— What you should do —
Search the entries for the word "make". Copy each line in which it is found.

— The records —
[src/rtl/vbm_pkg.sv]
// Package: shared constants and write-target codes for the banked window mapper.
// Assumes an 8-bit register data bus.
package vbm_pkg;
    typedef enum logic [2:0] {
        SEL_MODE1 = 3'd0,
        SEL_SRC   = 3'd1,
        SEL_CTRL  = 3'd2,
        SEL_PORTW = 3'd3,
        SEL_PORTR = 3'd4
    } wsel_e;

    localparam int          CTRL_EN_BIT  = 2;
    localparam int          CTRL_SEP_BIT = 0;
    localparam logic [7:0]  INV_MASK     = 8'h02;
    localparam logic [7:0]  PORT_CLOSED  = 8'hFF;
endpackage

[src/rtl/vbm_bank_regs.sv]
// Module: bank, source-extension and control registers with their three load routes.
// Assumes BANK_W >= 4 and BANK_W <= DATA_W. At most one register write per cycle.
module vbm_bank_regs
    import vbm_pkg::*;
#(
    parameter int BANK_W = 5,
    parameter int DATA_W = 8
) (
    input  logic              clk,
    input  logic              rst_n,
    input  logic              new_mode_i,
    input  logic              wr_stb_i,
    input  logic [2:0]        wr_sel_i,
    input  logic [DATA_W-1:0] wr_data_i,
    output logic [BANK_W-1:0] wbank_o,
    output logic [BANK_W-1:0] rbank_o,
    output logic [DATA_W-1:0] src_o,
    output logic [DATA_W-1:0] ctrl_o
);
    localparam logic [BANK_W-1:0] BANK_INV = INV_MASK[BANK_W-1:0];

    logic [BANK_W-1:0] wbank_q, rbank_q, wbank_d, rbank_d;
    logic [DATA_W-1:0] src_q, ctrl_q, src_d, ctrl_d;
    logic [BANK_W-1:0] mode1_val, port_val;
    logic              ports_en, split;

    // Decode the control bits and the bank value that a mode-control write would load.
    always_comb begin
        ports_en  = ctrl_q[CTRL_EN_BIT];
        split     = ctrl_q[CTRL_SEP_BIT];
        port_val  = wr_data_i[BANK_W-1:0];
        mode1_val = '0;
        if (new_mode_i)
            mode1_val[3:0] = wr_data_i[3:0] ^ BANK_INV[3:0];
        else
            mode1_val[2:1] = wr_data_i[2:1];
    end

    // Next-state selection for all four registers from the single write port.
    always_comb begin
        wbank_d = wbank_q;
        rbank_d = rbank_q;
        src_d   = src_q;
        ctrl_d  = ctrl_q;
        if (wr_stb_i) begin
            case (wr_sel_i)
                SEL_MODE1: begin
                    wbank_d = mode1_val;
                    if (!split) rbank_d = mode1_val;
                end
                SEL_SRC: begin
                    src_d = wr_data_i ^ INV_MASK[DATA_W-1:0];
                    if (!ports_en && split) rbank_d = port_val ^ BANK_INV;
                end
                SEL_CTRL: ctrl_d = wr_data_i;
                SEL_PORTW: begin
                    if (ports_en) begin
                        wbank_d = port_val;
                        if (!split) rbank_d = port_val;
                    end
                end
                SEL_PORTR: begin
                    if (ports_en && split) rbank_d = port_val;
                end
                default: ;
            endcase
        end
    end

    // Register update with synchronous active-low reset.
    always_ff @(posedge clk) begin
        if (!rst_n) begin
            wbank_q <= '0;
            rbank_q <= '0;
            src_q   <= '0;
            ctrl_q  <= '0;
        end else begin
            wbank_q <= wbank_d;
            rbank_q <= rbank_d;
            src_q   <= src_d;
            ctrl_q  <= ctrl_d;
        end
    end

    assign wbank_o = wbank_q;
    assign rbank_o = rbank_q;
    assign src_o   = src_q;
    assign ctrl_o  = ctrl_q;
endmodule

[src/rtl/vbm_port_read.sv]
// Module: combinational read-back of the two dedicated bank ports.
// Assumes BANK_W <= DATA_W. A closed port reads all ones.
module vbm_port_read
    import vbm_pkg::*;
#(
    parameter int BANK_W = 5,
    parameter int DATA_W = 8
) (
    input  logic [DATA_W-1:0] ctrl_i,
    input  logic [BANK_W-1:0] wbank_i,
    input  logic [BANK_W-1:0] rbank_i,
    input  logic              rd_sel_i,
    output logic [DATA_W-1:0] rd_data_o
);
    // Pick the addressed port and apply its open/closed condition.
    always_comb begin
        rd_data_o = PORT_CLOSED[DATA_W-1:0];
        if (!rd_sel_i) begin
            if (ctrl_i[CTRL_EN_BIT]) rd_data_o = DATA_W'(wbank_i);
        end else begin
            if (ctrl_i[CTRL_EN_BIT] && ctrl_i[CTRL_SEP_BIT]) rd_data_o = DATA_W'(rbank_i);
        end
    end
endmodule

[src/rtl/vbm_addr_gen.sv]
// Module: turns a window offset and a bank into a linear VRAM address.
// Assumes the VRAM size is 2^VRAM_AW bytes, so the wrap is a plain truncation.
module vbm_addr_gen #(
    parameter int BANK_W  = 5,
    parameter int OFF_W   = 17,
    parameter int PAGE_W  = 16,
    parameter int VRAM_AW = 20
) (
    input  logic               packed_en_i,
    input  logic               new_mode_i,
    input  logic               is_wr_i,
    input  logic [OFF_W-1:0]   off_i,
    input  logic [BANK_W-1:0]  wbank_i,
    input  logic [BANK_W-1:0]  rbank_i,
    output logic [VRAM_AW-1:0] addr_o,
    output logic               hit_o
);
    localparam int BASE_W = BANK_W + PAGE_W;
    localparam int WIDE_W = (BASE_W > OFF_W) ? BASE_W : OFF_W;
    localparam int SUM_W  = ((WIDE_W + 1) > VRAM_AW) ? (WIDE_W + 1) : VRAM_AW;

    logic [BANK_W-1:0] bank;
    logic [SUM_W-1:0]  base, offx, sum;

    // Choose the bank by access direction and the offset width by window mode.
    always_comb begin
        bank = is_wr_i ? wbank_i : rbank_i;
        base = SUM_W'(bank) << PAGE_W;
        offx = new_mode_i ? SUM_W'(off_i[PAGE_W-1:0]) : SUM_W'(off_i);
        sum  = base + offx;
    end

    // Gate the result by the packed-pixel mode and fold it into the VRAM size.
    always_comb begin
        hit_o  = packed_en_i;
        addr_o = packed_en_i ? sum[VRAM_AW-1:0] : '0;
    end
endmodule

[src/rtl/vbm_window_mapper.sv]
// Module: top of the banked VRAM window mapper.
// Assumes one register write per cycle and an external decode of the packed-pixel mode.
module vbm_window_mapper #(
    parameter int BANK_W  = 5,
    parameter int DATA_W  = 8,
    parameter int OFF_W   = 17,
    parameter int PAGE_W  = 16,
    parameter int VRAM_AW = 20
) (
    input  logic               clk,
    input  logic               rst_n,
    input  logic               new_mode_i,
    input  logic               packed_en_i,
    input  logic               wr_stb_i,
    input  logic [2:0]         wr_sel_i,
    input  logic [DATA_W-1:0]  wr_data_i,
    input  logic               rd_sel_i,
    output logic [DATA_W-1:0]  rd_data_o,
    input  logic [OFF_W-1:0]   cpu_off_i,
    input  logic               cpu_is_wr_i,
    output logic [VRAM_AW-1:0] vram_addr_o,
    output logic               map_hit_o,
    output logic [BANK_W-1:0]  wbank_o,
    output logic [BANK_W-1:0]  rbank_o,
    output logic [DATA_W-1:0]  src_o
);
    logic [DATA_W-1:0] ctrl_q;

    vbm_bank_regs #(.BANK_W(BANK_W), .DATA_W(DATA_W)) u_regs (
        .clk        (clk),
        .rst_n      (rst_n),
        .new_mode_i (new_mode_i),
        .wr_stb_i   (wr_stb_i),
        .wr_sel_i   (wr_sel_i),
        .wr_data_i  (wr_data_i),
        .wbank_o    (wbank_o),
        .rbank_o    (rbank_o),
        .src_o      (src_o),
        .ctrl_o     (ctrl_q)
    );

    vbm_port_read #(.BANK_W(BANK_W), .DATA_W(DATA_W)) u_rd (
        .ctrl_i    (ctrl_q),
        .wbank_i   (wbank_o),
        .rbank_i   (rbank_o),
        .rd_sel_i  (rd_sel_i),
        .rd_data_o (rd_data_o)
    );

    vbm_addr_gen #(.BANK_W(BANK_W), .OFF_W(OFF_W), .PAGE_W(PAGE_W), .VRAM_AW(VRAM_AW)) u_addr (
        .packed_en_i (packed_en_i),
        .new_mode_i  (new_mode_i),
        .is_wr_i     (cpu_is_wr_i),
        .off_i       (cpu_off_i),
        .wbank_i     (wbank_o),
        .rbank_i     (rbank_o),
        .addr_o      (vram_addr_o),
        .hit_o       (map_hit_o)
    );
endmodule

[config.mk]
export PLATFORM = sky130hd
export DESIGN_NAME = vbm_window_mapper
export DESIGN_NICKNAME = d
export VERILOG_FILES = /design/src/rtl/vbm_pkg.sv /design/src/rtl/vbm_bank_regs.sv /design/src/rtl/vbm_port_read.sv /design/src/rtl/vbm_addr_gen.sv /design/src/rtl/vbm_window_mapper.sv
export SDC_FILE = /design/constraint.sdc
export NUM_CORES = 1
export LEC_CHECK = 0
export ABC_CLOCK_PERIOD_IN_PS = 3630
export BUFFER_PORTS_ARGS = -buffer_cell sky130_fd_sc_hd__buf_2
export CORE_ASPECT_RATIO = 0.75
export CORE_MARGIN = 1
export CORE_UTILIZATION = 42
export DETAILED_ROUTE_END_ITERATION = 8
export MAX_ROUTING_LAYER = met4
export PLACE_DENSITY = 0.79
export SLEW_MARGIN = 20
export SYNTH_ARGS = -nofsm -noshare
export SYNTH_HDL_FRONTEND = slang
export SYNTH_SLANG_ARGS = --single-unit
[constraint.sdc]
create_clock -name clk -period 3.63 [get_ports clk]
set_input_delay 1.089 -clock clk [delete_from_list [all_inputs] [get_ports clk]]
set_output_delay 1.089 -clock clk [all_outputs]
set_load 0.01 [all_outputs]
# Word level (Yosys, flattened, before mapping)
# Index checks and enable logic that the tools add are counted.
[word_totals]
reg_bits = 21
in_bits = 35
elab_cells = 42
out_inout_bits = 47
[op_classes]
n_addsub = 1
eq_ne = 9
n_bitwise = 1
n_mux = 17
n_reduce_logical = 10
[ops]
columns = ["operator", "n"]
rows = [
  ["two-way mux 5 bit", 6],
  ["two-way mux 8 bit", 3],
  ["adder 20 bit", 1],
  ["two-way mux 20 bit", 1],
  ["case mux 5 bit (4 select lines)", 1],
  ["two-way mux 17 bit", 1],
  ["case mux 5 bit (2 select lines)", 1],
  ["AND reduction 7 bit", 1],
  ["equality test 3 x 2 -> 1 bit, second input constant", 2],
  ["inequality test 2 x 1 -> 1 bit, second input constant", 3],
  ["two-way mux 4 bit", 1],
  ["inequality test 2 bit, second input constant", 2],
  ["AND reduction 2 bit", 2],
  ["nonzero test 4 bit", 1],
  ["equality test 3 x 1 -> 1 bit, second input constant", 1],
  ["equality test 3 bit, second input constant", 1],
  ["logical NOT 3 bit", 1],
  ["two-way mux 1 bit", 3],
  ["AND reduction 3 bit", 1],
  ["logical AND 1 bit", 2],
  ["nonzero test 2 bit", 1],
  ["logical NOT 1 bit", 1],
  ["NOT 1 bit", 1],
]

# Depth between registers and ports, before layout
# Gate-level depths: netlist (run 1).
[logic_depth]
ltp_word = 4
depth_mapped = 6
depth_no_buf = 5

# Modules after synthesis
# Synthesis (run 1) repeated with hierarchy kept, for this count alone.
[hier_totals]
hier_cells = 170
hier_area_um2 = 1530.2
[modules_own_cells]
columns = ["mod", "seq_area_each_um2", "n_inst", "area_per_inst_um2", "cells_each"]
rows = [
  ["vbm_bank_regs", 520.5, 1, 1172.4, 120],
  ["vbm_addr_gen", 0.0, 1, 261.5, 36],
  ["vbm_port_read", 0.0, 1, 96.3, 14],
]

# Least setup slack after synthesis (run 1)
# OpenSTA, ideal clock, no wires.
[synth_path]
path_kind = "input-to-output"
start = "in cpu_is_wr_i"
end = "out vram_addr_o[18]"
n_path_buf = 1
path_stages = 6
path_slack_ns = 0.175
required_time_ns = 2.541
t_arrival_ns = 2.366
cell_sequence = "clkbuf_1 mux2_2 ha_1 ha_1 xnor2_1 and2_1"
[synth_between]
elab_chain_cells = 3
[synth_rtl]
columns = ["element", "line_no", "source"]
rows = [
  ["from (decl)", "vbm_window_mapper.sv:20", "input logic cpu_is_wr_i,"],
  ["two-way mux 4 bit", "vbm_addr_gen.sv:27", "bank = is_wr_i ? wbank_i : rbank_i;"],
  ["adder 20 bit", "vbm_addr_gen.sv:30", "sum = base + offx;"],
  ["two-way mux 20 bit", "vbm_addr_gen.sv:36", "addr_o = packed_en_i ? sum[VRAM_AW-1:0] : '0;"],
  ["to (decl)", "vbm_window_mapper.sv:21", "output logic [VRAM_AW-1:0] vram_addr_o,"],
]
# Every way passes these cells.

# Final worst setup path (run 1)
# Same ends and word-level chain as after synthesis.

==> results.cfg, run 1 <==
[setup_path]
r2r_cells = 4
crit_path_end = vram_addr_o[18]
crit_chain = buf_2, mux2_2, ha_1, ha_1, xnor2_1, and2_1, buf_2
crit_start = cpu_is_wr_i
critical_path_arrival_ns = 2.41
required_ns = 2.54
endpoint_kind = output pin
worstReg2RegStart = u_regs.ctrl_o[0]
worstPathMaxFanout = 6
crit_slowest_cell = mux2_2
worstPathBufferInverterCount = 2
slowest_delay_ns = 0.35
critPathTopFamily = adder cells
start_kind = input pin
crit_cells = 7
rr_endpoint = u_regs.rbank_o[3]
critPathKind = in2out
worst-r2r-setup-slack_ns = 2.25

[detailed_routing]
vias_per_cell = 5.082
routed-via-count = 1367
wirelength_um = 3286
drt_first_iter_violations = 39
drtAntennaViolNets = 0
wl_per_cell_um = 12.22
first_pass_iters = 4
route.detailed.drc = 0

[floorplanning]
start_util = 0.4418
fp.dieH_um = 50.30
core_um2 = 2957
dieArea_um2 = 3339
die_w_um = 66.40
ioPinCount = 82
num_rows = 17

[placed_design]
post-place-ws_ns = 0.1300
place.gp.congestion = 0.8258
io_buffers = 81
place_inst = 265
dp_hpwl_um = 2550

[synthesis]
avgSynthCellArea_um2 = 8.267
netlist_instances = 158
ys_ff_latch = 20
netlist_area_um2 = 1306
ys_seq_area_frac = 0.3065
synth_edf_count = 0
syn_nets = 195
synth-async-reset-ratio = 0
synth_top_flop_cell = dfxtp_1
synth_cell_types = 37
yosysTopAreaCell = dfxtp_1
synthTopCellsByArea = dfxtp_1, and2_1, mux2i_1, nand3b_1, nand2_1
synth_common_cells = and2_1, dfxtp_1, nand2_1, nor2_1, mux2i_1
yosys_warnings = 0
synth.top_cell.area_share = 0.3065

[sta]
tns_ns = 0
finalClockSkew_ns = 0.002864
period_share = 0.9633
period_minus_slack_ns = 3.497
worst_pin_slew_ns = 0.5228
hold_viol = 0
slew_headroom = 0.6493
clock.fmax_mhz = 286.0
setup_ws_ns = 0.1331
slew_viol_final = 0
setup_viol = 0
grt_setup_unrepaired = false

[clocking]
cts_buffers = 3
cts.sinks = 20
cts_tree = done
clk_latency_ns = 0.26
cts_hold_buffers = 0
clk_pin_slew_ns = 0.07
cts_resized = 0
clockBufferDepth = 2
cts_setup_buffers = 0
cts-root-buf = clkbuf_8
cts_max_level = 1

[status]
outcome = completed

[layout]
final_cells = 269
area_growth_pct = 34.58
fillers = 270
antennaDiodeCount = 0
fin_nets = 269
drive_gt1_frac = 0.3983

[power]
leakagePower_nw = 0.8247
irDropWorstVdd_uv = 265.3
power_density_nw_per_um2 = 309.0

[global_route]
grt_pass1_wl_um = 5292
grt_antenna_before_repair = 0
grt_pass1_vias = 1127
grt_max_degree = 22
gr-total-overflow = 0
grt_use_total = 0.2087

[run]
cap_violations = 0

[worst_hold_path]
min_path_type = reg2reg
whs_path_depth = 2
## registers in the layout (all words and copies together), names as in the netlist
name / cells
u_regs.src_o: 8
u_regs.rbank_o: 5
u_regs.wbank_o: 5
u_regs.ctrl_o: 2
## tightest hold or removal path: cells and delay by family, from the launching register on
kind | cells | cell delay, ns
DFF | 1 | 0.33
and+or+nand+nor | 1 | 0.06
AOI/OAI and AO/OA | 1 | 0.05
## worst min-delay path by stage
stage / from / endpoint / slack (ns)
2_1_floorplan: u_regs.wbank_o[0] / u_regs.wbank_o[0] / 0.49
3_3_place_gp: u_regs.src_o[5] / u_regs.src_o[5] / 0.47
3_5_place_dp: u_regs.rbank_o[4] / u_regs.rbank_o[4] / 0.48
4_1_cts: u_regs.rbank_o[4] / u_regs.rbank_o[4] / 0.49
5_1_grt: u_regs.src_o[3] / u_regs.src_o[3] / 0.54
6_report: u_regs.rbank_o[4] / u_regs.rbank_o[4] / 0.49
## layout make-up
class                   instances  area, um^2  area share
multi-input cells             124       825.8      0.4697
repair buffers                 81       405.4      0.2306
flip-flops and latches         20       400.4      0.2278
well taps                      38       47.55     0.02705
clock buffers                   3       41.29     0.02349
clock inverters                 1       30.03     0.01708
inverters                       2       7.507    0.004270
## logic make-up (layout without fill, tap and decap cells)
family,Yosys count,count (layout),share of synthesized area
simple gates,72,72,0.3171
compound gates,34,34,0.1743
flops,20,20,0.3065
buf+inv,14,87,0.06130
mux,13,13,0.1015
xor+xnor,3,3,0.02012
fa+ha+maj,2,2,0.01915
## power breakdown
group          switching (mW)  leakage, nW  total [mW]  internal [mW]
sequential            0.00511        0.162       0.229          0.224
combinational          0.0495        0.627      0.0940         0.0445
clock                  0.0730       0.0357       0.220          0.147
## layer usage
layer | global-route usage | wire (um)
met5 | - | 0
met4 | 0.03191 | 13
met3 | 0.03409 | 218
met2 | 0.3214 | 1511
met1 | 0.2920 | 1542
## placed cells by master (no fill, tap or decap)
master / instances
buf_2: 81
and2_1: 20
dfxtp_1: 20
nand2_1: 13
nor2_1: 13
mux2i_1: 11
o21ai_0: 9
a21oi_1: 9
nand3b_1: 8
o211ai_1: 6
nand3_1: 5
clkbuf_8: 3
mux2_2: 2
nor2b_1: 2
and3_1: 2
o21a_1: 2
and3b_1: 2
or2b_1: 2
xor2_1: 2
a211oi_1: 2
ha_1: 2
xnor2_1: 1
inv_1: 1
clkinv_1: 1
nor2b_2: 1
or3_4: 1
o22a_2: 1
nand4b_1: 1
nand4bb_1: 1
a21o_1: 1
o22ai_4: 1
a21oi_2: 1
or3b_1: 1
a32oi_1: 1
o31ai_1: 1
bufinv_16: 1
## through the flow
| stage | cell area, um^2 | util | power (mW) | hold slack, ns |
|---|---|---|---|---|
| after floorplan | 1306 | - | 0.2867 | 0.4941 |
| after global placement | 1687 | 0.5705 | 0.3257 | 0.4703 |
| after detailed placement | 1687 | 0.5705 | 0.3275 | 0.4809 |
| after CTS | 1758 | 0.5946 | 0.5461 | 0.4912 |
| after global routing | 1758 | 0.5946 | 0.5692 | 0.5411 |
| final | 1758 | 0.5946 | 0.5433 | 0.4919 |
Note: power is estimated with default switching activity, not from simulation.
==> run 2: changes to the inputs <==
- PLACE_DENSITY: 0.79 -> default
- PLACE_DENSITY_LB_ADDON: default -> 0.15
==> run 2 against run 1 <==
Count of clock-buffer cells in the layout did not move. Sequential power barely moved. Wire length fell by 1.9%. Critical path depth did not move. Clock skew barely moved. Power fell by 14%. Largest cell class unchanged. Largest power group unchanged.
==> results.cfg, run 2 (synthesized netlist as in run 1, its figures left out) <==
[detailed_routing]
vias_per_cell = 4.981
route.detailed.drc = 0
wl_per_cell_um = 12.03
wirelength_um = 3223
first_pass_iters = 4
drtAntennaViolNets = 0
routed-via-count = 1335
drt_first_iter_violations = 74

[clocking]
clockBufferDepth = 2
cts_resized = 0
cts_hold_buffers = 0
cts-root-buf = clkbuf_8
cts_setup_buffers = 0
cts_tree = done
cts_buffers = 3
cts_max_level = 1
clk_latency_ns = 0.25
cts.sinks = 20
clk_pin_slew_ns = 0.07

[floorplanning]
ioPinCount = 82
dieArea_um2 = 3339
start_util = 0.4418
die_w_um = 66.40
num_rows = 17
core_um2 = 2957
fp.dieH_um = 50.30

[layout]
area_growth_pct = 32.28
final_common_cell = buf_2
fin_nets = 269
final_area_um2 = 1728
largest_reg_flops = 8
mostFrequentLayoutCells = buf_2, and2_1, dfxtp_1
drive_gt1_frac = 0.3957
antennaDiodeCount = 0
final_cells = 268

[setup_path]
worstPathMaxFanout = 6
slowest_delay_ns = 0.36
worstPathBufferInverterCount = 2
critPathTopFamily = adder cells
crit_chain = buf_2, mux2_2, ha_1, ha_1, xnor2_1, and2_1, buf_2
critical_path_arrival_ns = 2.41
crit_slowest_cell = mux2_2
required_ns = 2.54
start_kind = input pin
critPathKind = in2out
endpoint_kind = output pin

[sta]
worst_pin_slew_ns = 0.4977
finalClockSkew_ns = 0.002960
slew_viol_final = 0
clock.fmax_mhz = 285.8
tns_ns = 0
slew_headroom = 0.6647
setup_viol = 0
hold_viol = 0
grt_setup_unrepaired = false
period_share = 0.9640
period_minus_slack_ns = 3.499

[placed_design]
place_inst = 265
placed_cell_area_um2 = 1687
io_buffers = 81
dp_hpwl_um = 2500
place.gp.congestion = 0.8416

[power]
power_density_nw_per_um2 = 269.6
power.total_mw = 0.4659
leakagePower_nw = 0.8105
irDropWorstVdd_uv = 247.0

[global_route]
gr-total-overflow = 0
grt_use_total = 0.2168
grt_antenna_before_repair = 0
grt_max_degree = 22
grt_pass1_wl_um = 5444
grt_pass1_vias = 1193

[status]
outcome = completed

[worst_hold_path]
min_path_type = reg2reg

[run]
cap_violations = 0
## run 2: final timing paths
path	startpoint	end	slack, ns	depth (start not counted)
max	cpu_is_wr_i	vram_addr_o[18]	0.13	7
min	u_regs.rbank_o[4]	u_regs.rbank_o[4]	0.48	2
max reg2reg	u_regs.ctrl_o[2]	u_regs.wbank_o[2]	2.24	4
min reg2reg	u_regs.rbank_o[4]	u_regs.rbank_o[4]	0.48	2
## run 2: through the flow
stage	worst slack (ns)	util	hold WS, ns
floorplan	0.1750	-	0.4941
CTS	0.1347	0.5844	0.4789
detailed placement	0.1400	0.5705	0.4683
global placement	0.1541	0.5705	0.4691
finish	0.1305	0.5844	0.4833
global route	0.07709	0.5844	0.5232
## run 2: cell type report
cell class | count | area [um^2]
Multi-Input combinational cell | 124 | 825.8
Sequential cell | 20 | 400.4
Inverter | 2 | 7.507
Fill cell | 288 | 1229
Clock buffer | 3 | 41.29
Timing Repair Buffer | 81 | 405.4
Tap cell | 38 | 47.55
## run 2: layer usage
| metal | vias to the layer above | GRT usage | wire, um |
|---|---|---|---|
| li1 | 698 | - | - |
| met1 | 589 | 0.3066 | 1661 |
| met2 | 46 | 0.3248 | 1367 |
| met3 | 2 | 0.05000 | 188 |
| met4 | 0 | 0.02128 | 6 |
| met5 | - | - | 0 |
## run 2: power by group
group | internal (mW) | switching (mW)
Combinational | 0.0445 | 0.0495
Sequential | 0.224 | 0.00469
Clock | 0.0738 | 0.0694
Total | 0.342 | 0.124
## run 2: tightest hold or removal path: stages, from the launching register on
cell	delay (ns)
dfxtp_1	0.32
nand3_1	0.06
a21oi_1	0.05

— Exercise solution —
## layout make-up
## logic make-up (layout without fill, tap and decap cells)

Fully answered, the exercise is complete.